Toward systems agroecology: Design and control of intercropping.

In view of changing climatic conditions and disappearing natural resources such as fertile soil and water, exploring alternatives to today's industrial monocrop farming becomes essential. One promising farming practice is intercropping (IC), in which two or more crop species are grown together. Many experiments have shown that, under certain circumstances, IC can decrease soil erosion and fertilizer use, improve soil health and land management, while preserving crop production levels. However, there have been no quantitative approaches to predict, design, and control appropriate IC implementation for given particular environmental and farming conditions, and to assess its robustness. Here, we develop such an approach, based on methods and concepts developed in data science and systems biology.
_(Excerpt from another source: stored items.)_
## config.mk

```make
export PLATFORM = sky130hd
export DESIGN_NAME = xpoc_hist
export DESIGN_NICKNAME = d
export VERILOG_FILES = /design/src/hdl/xpoc_pkg.sv /design/src/hdl/xpoc_ram.sv /design/src/hdl/xpoc_hist.sv
export SDC_FILE = /design/constraint.sdc
export NUM_CORES = 2
export LEC_CHECK = 0
export BUFFER_PORTS_ARGS = -buffer_cell sky130_fd_sc_hd__buf_2
export CAP_MARGIN = 20
export CORE_MARGIN = 2
export CORE_UTILIZATION = 55
export CTS_BUF_LIST = sky130_fd_sc_hd__clkbuf_8
export CTS_CLUSTER_SIZE = 20
export DETAILED_ROUTE_END_ITERATION = 6
export PLACE_DENSITY = 0.8
export SLEW_MARGIN = 40
export SYNTH_ARGS = -nofsm -noshare
export SYNTH_HDL_FRONTEND = slang
export SYNTH_MEMORY_MAX_BITS = 65536
export SYNTH_SLANG_ARGS = --single-unit
```

## constraint.sdc

```tcl
create_clock -name clk_i -period 11.4 [get_ports clk_i]
set_input_delay 1.71 -clock clk_i [delete_from_list [all_inputs] [get_ports clk_i]]
set_output_delay 1.71 -clock clk_i [all_outputs]
set_load 0.005 [all_outputs]
```

## src/hdl/xpoc_pkg.sv

```systemverilog
// Package for the XML path occurrence counter.
// Holds sizes, codes, port word types and helper functions.
// Used by every module of the block except xpoc_ram; depends on nothing.
package xpoc_pkg;

  localparam int MAX_LEVELS = 8;
  localparam int HIST_BINS  = 16;
  localparam int TAG_BITS   = 8;

  localparam int LVL_W   = (MAX_LEVELS > 1) ? $clog2(MAX_LEVELS) : 1;
  localparam int BIN_W   = $clog2(HIST_BINS);
  localparam int LEN_W   = 4;
  localparam int DEPTH_W = 16;
  localparam int CNT_W   = 32;
  localparam int CHILD_W = 16;

  localparam logic [DEPTH_W-1:0] DEPTH_MAX = {DEPTH_W{1'b1}};
  localparam logic [CHILD_W-1:0] CHILD_MAX = {CHILD_W{1'b1}};
  localparam logic [CNT_W-1:0]   CNT_MAX   = {CNT_W{1'b1}};

  typedef enum logic [1:0] {
    FUNC_START = 2'd0,
    FUNC_END   = 2'd1,
    FUNC_READ  = 2'd2,
    FUNC_NOP   = 2'd3
  } func_e;

  typedef enum logic [1:0] {
    CFG_PATH_LENGTH = 2'd0,
    CFG_PATH_TAGS   = 2'd1,
    CFG_GROUP_MODE  = 2'd2,
    CFG_NONE        = 2'd3
  } cfg_idx_e;

  typedef struct packed {
    func_e      func;
    logic [7:0] tag_id;
    logic [2:0] read_level;
    logic [3:0] read_bin;
  } in_t;

  typedef struct packed {
    logic [CNT_W-1:0]   occurrence_count;
    logic [CNT_W-1:0]   histogram_count;
    logic [DEPTH_W-1:0] current_depth;
    logic               depth_error;
  } out_t;

  typedef struct packed {
    logic               inc0;
    logic               incn;
    logic               rd_en;
    logic               rd_hi;
    logic [BIN_W-1:0]   bin0;
    logic [LVL_W-1:0]   lvln;
    logic [BIN_W-1:0]   binn;
  } hist_req_t;

  typedef struct packed {
    logic [CNT_W-1:0]   occ;
    logic [DEPTH_W-1:0] depth;
    logic               err;
  } path_rsp_t;

  function automatic logic [CNT_W-1:0] sat_inc32(input logic [CNT_W-1:0] v);
    sat_inc32 = (v == CNT_MAX) ? v : v + 1'b1;
  endfunction

  function automatic logic [BIN_W-1:0] child_bin(input logic [CHILD_W-1:0] c);
    child_bin = (c >= CHILD_W'(HIST_BINS - 1)) ? BIN_W'(HIST_BINS - 1) : c[BIN_W-1:0];
  endfunction

  function automatic logic [BIN_W-1:0] read_bin_addr(input logic [3:0] rb);
    logic [8:0] w;
    w = {5'b0, rb};
    read_bin_addr = w[BIN_W-1:0];
  endfunction

  function automatic logic read_bin_ok(input logic [3:0] rb);
    read_bin_ok = ({5'b0, rb} < 9'(HIST_BINS));
  endfunction

endpackage

```

## src/hdl/xpoc_ram.sv

```systemverilog
// Generic single-port-write, single-port-read synchronous RAM.
// Read data is registered and updated only on a read enable.
// Depends on nothing.
module xpoc_ram #(
  parameter int DEPTH = 16,
  parameter int WIDTH = 32
) (
  input  logic                     clk_i,
  input  logic                     we_i,
  input  logic [$clog2(DEPTH)-1:0] waddr_i,
  input  logic [WIDTH-1:0]         wdata_i,
  input  logic                     re_i,
  input  logic [$clog2(DEPTH)-1:0] raddr_i,
  output logic [WIDTH-1:0]         rdata_o
);

  logic [WIDTH-1:0] mem [DEPTH];
  logic [WIDTH-1:0] rdata_q;

  always_ff @(posedge clk_i) begin
    if (we_i) begin
      mem[waddr_i] <= wdata_i;
    end
    if (re_i) begin
      rdata_q <= mem[raddr_i];
    end
  end

  assign rdata_o = rdata_q;

endmodule

```

## src/hdl/xpoc_hist.sv

```systemverilog
// Child-count histogram: level 0 and the deeper levels in two RAMs,
// read at accept, incremented and written back when the event advances.
// Depends on xpoc_pkg and xpoc_ram.
module xpoc_hist
  import xpoc_pkg::*;
(
  input  logic             clk_i,
  input  logic             rst_ni,
  input  logic             accept_i,
  input  hist_req_t        req_i,
  input  logic             advance_i,
  output logic [CNT_W-1:0] rd_data_o
);

  localparam int AN_W   = LVL_W + BIN_W;
  localparam int DEPTH0 = 2 ** BIN_W;
  localparam int DEPTHN = 2 ** AN_W;

  logic [DEPTH0-1:0] vld0_q;
  logic [DEPTHN-1:0] vldn_q;

  logic [BIN_W-1:0]  raddr0;
  logic [AN_W-1:0]   raddrn;
  logic [CNT_W-1:0]  rdata0, rdatan;
  logic [CNT_W-1:0]  data0, datan;
  logic [CNT_W-1:0]  wdata0, wdatan;
  logic              we0, wen;

  logic              inc0_q, incn_q, rd_en_q, rd_hi_q;
  logic [BIN_W-1:0]  addr0_q;
  logic [AN_W-1:0]   addrn_q;
  logic              hit0_q, hitn_q;

  logic              fwd0_q, fwdn_q;
  logic [BIN_W-1:0]  fwd0_addr_q;
  logic [AN_W-1:0]   fwdn_addr_q;
  logic [CNT_W-1:0]  fwd0_data_q, fwdn_data_q;

  assign raddr0 = req_i.bin0;
  assign raddrn = {req_i.lvln, req_i.binn};

  xpoc_ram #(
    .DEPTH (DEPTH0),
    .WIDTH (CNT_W)
  ) u_ram0 (
    .clk_i   (clk_i),
    .we_i    (we0),
    .waddr_i (addr0_q),
    .wdata_i (wdata0),
    .re_i    (accept_i),
    .raddr_i (raddr0),
    .rdata_o (rdata0)
  );

  xpoc_ram #(
    .DEPTH (DEPTHN),
    .WIDTH (CNT_W)
  ) u_ramn (
    .clk_i   (clk_i),
    .we_i    (wen),
    .waddr_i (addrn_q),
    .wdata_i (wdatan),
    .re_i    (accept_i),
    .raddr_i (raddrn),
    .rdata_o (rdatan)
  );

  always_ff @(posedge clk_i or negedge rst_ni) begin
    if (!rst_ni) begin
      inc0_q  <= 1'b0;
      incn_q  <= 1'b0;
      rd_en_q <= 1'b0;
      rd_hi_q <= 1'b0;
      hit0_q  <= 1'b0;
      hitn_q  <= 1'b0;
    end else if (accept_i) begin
      inc0_q  <= req_i.inc0;
      incn_q  <= req_i.incn;
      rd_en_q <= req_i.rd_en;
      rd_hi_q <= req_i.rd_hi;
      hit0_q  <= vld0_q[raddr0];
      hitn_q  <= vldn_q[raddrn];
    end
  end

  always_ff @(posedge clk_i) begin
    if (accept_i) begin
      addr0_q <= raddr0;
      addrn_q <= raddrn;
    end
  end

  always_comb begin
    if (fwd0_q && fwd0_addr_q == addr0_q) begin
      data0 = fwd0_data_q;
    end else begin
      data0 = hit0_q ? rdata0 : '0;
    end
    if (fwdn_q && fwdn_addr_q == addrn_q) begin
      datan = fwdn_data_q;
    end else begin
      datan = hitn_q ? rdatan : '0;
    end
    wdata0    = sat_inc32(data0);
    wdatan    = sat_inc32(datan);
    we0       = advance_i && inc0_q;
    wen       = advance_i && incn_q;
    rd_data_o = !rd_en_q ? '0 : (rd_hi_q ? datan : data0);
  end

  always_ff @(posedge clk_i or negedge rst_ni) begin
    if (!rst_ni) begin
      vld0_q <= '0;
      vldn_q <= '0;
      fwd0_q <= 1'b0;
      fwdn_q <= 1'b0;
    end else begin
      if (we0) begin
        vld0_q[addr0_q] <= 1'b1;
        fwd0_q          <= 1'b1;
      end
      if (wen) begin
        vldn_q[addrn_q] <= 1'b1;
        fwdn_q          <= 1'b1;
      end
    end
  end

  always_ff @(posedge clk_i) begin
    if (we0) begin
      fwd0_addr_q <= addr0_q;
      fwd0_data_q <= wdata0;
    end
    if (wen) begin
      fwdn_addr_q <= addrn_q;
      fwdn_data_q <= wdatan;
    end
  end

endmodule

```

## Word-level counts from Yosys, hierarchy flattened

Memories as Yosys holds them, arrays and structs flattened. A register that Yosys moved wholly into a read port is not among the register bits.
Index checks and enable logic that the tools add are counted.

| storage, ports and cells | value |
|---|---|
| bits in writable memories | 4608 |
| latch bits | 0 |
| bits in read-only memories | 0 |
| memories | 2 |
| word-level logic and storage cells | 58 |
| input port bits | 19 |
| register bits after elaboration | 238 |

| cells by class | value |
|---|---|
| reductions and logical operators | 6 |
| $add $sub $neg | 2 |
| multipliers | 0 |
| divide/modulo/power cells | 0 |
| equal/unequal tests | 4 |
| $lt $le $gt $ge | 6 |
| muxes and demuxes | 20 |
| shifts and indexed selects | 0 |
| bitwise operators | 2 |

Memory list:

| memory | words | bits a word | read ports | clocked after Yosys merged registers in | write ports | line | text |
|---|---|---|---|---|---|---|---|
| u_ramn.mem | 128 | 32 | 1 | 1 | 1 | xpoc_ram.sv:17 | `logic [WIDTH-1:0] mem [DEPTH];` |
| u_ram0.mem | 16 | 32 | 1 | 1 | 1 | xpoc_ram.sv:17 |  |

Operators by type and width:

| operator | number |
|---|---|
| 32-bit 2-to-1 mux | 8 |
| 128-bit OR | 1 |
| 32-bit by 1-bit adder with 32-bit output (second input constant) | 2 |
| 32-bit == test (second input constant) | 2 |
| 7-bit by 8-bit < comparator with 1-bit output (second input constant) | 2 |
| 16-bit OR | 1 |
| 4-bit by 5-bit < comparator with 1-bit output (second input constant) | 2 |
| 1-bit 2-to-1 mux | 8 |
| 1-bit binary-select mux with 7-bit select | 1 |
| 1-bit demux with 7-bit select | 1 |
| 7-bit == test | 1 |
| 7-bit by 1-bit >= comparator with 1-bit output (second input constant) | 1 |
| 1-bit logical AND | 6 |
| 1-bit binary-select mux with 4-bit select | 1 |
| 1-bit demux with 4-bit select | 1 |
| 4-bit == test | 1 |
| 4-bit by 1-bit >= comparator with 1-bit output (second input constant) | 1 |

## Depth between registers and ports, before layout

| logic depth | value |
|---|---|
| depth after elaboration | 5 |
| depth in mapped cells | 15 |

## By module

Synthesis repeated with hierarchy kept, for this count alone.

| second synthesis, totals | value |
|---|---|
| cell total of the unflattened synthesis | 8020 |
| area, all modules | 189645.6 um^2 |

By module, submodules not included:

| module | cells each | times used | area each (um^2) |
|---|---|---|---|
| xpoc_ram (u_ramn) | 5990 | 1 | 156596.4 |
| xpoc_ram (u_ram0) | 838 | 1 | 20174.3 |
| xpoc_hist | 1192 | 1 | 12874.8 |

## Worst setup path after synthesis

OpenSTA, ideal clock, no wires.

| timing | value |
|---|---|
| path kind | register -> register |
| from | register addrn_q[4] |
| to | register fwdn_data_q[1], data pin |
| clock period less this slack | 10.425 ns |
| stages on the path, launching flop included | 11 |
| setup time | 1.242 ns |
| setup slack | 0.975 ns |
| arrival time | 9.184 ns |
| cell sequence | edfxtp_1 -> clkbuf_1 -> xnor2_1 -> nand4_1 -> nor2_1 -> clkbuf_1 -> buf_1 -> nand2_1 -> o21ai_0 -> nand2_1 -> a21boi_0 |

| between the ends | value |
|---|---|
| word-level cells in the longest chain between the ends | 5 |
| elaborated cells between the ends (all ways) | 6 |
| classes of those cells | add/sub (1); eq/ne (2); mux (2); reduce/logical (1) |

Ends and longest elaborated chain:

| what | line | text |
|---|---|---|
| start: declaration | xpoc_hist.sv:31 | `logic [AN_W-1:0] addrn_q;` |
| start signal: assignment | xpoc_hist.sv:89 | `addrn_q <= raddrn;` |
| 7-bit == test * | xpoc_hist.sv:99 | `if (fwdn_q && fwdn_addr_q == addrn_q) begin` |
| 1-bit logical AND * | xpoc_hist.sv:99 |  |
| 32-bit 2-to-1 mux * | xpoc_hist.sv:99 |  |
| 32-bit by 1-bit adder with 32-bit output / 32-bit == test (equally long branches) | xpoc_pkg.sv:66 | `sat_inc32 = (v == CNT_MAX) ? v : v + 1'b1;` |
| 32-bit 2-to-1 mux * | xpoc_pkg.sv:66 |  |
| net u_ramn.wdata_i[1] | xpoc_ram.sv:11 | `input logic [WIDTH-1:0] wdata_i,` |
| end signal: assignment | xpoc_hist.sv:136 | `fwdn_data_q <= wdatan;` |
| end: declaration | xpoc_hist.sv:37 | `logic [CNT_W-1:0] fwd0_data_q, fwdn_data_q;` |

Mark *: on every way through the listed nets, which the timed path passes. The rest lies on a longest branch.
A chain may end at the register's enable or synchronous reset.

## Final worst setup path

| timing | value |
|---|---|
| from | register addrn_q[6] |
| to | output port rd_data_o[30] |

| between the ends | value |
|---|---|
| word-level cells in the longest chain between the ends | 5 |

Ends and longest elaborated chain:

| what | line | text |
|---|---|---|
| 7-bit == test | xpoc_hist.sv:99 |  |
| 1-bit logical AND | xpoc_hist.sv:99 |  |
| 32-bit 2-to-1 mux | xpoc_hist.sv:99 |  |
| 32-bit 2-to-1 mux (2 in series) | xpoc_hist.sv:108 | `rd_data_o = !rd_en_q ? '0 : (rd_hi_q ? datan : data0);` |
| end: declaration | xpoc_hist.sv:12 | `output logic [CNT_W-1:0] rd_data_o` |

No other way between the ends.

==> metrics.md <==
| Metric | Value |
|---|---|
| Result of the run | finished with violations |
| Violations in the final reports | design-rule violations |
| Critical Path Start Type | flop |
| Post-Syn Instances | 7970 |
| Post-synth design cell area | 189000 um2 |
| Total setup violations reported at the end of the flow | 0 |
| Switching share of power | about a quarter |
| Non-Filler Instances | 13800 |
| Combinational cell fraction of total power | around 7.4% |
| Routed length per instance | 36.4 um |
| Top cells by area, synth | sky130_fd_sc_hd__edfxtp_1, sky130_fd_sc_hd__mux4_2, sky130_fd_sc_hd__dfrtp_1 |
| Final global-route overflow total | 0 |
| Number of ports placed on the die boundary | 51 |
| Net Count, Synth | 7990 |
| HPWL after DPL | 275000 um |
| Number of flops mapped to enable cells by yosys | 4758 |
| Clock sinks | 4910 |
| Count of standard-cell rows | between 200 and 250 |
| Final critical path time including I/O delays and setup | between 6 and 7 ns |
| Share of final-layout standard cells stronger than drive strength 1 | a little over a third |
| Crit Path Category | reg2out |
| Global-route wire length before repair | 701000 um |
| Yosys top cell by area | sky130_fd_sc_hd__edfxtp_1 |
| Primary flip-flop cell chosen by synthesis mapping | sky130_fd_sc_hd__edfxtp_1 |
| Number of placed cells counting well taps | 12500 |
| Die area | 349000 um2 |
| Post-Route WL | between 500000 and 600000 um |
| Arrival @ worst endpoint | 5.12 ns |
| Max H-tree Level | 6 |
| Clock share of power | 36.7% |
| Startpoint of the most critical register-to-register path | addrn_q[6] |
| Count of state elements after synthesis | 4910 |
| Vias in the first global route | 95400 |
| Clk pin slew, worst setup/hold paths | roughly 0.08 ns |
| Net load switching power | about 8.8 mW |
| Die Wd | 590 um |
| Fin Clk Skew | 0.107 ns |
| Post-CTS setup repair buffer count | 0 |
| Remaining antenna violation count | 0 |
| Max-cap violation count | 0 |
| Final worst-path cycle share | ~60% |
| Number of hold-repair buffers added at the cts stage | 0 |
| Fmax | between 0.1 and 0.15 GHz |
| Final Power | approximately 37 mW |
| Total count of hold-check failures in the final report | 0 |
| Number of warnings printed during yosys synthesis | 0 |
| Worst-case reg-to-reg path depth | 10 |
| Register-to-register setup slack | roughly 5.4 ns |
| Routability cong. | 0.912 |
| Number of buffers between clock root and the deepest sink | 4 |
| Slew Limit Fails | 0 |
| Crit end category | output pin |
| Detail-routed via count per cell | 6.90 |
| Number of filler cells placed in the layout | 21200 |
| Starting DRT DRC Count | 16500 |
| Cts repair resizes | 0 |
| Setup_tns | 0 ns |
| Synth async-reset ratio | 3.10% |
| Area of the placeable core | 343000 um2 |
| Static Leakage | 68.2 nW |
| Count of unique library cells instantiated by Yosys | between 60 and 70 |
| Worst-Skew Late Latency | 1.31 ns |
| DRC viols | 30 |
| Worst hold margin | 0.404 ns |
| Critical Path Source | addrn_q[6] |
| Starting density of the core | 55.2% |
| Capturing element of the worst setup path | rd_data_o[30] |
| Global router's overall resource usage | 28.6% |
| Highest fanout seen on the critical path | 24 |
| Die outline height | about 590 um |
| Max_slew headroom | 36.1% |
| Fraction of synthesized cell area taken by the top area cell type | about 76% |
| Internal power | approximately 28 mW |
| P&R area growth vs syn | 12.1% |
| Portion of total power attributed to sequential cells | 55.9% |
| Slew at the pin with the worst max-slew slack | 0.958 ns |
| Required time at the endpoint of the critical path | approximately 9.7 ns |
| Number of antenna violations at the first check in global routing | 47 |
| Worst IR Drop VDD | 0.136 mV |
| FF-to-FF End | u_ramn.mem[38][30] |
| Mean post-synth cell area | 23.7 um2 |
| Pwr dens | 174 nW/um2 |
| Port Buf Inserts | 50 |
| Number of CTS-inserted buffers | 707 |
| Root buffer selected by CTS | sky130_fd_sc_hd__clkbuf_8 |
| Pin count of the biggest net entering global routing | 140 |
| Unrepaired setup endpoints after global routing | false |
| TritonCTS clock tree | built |
| Sequential share of the synthesized area | 77.5% |
| Min-Delay Path Class | in2async |
| Fin nets | approximately 8600 |
| Total via count after detailed routing | 95000 |
| Drt pass-1 iters | 7 |
-- cell families after synthesis --
logic type | count (synthesis) | share of synthesized area [%]
AOI/OAI and AO/OA | 213 | 0.731
xor gates and xnor gates | 60 | 0.278
adders and majority gates | 1 | 0.00661
buffers and inverters | 427 | 0.867
DFF | 4910 | 77.5
muxes | 1568 | 18.5
and+or+nand+nor | 791 | 2.07
-- power by group through the flow --
stage               logic, mW  registers (mW)  clock network [mW]
global route             2.82            20.6                14.4
finish                   2.71            20.6                13.5
floorplan                1.54            21.0                   0
CTS                      2.62            20.6                13.7
detailed placement       2.61            21.0                   0
global placement         2.45            21.0                   0
-- cell usage in the layout, fill, tap and decap left out, drive strengths merged, types with 13 or more instances in the layout --
master	netlist	layout
buf	127	358
a211oi	23	23
bufinv	0	29
o211a	14	14
nor4	13	13
clkinvlp	0	14
nor2	193	193
and3	56	56
nor3	26	26
edfxtp	4758	4758
clkbuf	292	740
dfrtp	152	152
xor2	30	30
xnor2	30	30
diode	0	14
mux4	1542	1542
nand3	49	49
clkinv	1	284
inv	7	225
nand4	24	24
mux2i	18	18
or2	150	150
a21oi	75	75
nand2	216	216
o21ai	39	39
-- per-layer routing --
metal	wire length, um	global-route usage, %	vias to the layer above
met5	201	0	-
met2	240000	45.5	8399
met4	26700	12.7	26
met1	164000	37.5	49400
li1	-	-	35600
met3	69400	7.74	1528
-- layout make-up --
class	instances	area (um2)	area share (%)
Antenna cell	14	35.0	0.0165
Clock buffer	737	10100	4.78
Clock inverter	544	3470	1.64
Inverter	8	37.5	0.0177
Multi-Input combinational cell	2633	42600	20.1
Sequential cell	4910	147000	69.2
Tap cell	4557	5700	2.69
Timing Repair Buffer	361	3430	1.62
-- synthesized netlist by cell type, drive strengths merged, types with 5 or more instances --
cell type / number
o22ai: 5
nand2b: 11
nand2: 216
mux2i: 18
nor2b: 9
xor2: 30
nor3: 26
and4: 11
mux4: 1542
or2: 150
o211ai: 10
o21ai: 39
a21oi: 75
a31oi: 9
and3: 56
nand3: 49
or3: 5
mux2: 8
nor2: 193
nand3b: 6
a211oi: 23
a22oi: 11
edfxtp: 4758
and2: 6
nor3b: 5
clkbuf: 292
dfrtp: 152
nor4: 13
inv: 7
or4: 5
o211a: 14
buf: 127
nand4: 24
xnor2: 30
-- state kept, by name, indices dropped and copies added (netlist names) --
signal / cells
vld0_q: 16
u_ram0.mem: 512
fwdn_q: 1
addr0_q: 4
incn_q: 1
u_ram0.rdata_o: 32
rd_en_q: 1
inc0_q: 1
fwd0_q: 1
u_ramn.rdata_o: 32
fwd0_addr_q: 4
fwdn_addr_q: 7
u_ramn.mem: 4096
rd_hi_q: 1
vldn_q: 128
hitn_q: 1
fwdn_data_q: 32
hit0_q: 1
fwd0_data_q: 32
addrn_q: 7
-- how the worst min path moves through the flow --
stage	end	slack [ns]
3_5_place_dp	vldn_q[42]	0.45
4_1_cts	inc0_q	0.33
3_3_place_gp	vldn_q[102]	0.45
5_1_grt	inc0_q	0.43
6_report	inc0_q	0.40
2_1_floorplan	fwd0_addr_q[2]	0.42
-- stage by stage --
step / util (%) / instance area (um2) / worst slack, ns
CTS: 61.7 / 212000 / 4.68
detailed placement: 57.7 / 198000 / 4.99
finish: 61.9 / 212000 / 4.57
global placement: 57.6 / 197000 / 5.07
floorplan: - / 189000 / 0.975
global route: 61.9 / 212000 / 4.49
-- worst max-delay path, stage by stage, from the launching register on --
cell and delay, ns:
sky130_fd_sc_hd__edfxtp_1 0.61, sky130_fd_sc_hd__xnor2_1 0.34, sky130_fd_sc_hd__and4_1 0.53, sky130_fd_sc_hd__nand2_1 0.50
sky130_fd_sc_hd__buf_4 0.38, sky130_fd_sc_hd__and3_1 0.21, sky130_fd_sc_hd__a21oi_1 0.59, sky130_fd_sc_hd__nand2_1 0.31
sky130_fd_sc_hd__o211a_1 0.25, sky130_fd_sc_hd__buf_2 0.13
No activity file was read; power rests on OpenSTA's default activity.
Our dataset groups the results of 2258 IC experiments, involving 274 pairs of 69 different plants. The data include 4 soil characteristics and 5 environmental and farming conditions, together with 8 traits for each of the two intercropped plants. We performed a dimensional reduction of the resulting 25-dimensional variable space and showed that, from a few quantities, one can predict IC yield relative to sole cultivation with good accuracy. For given environmental conditions, our computational approach can help to choose a companion plant and appropriate farming practices. It also indicates how to estimate the robustness of IC to external perturbations. This approach, together with its results, can be viewed as an initial step toward "systems agriculture," which would ultimately develop systems of multiple plant grown together in appropriately designed and controlled settings.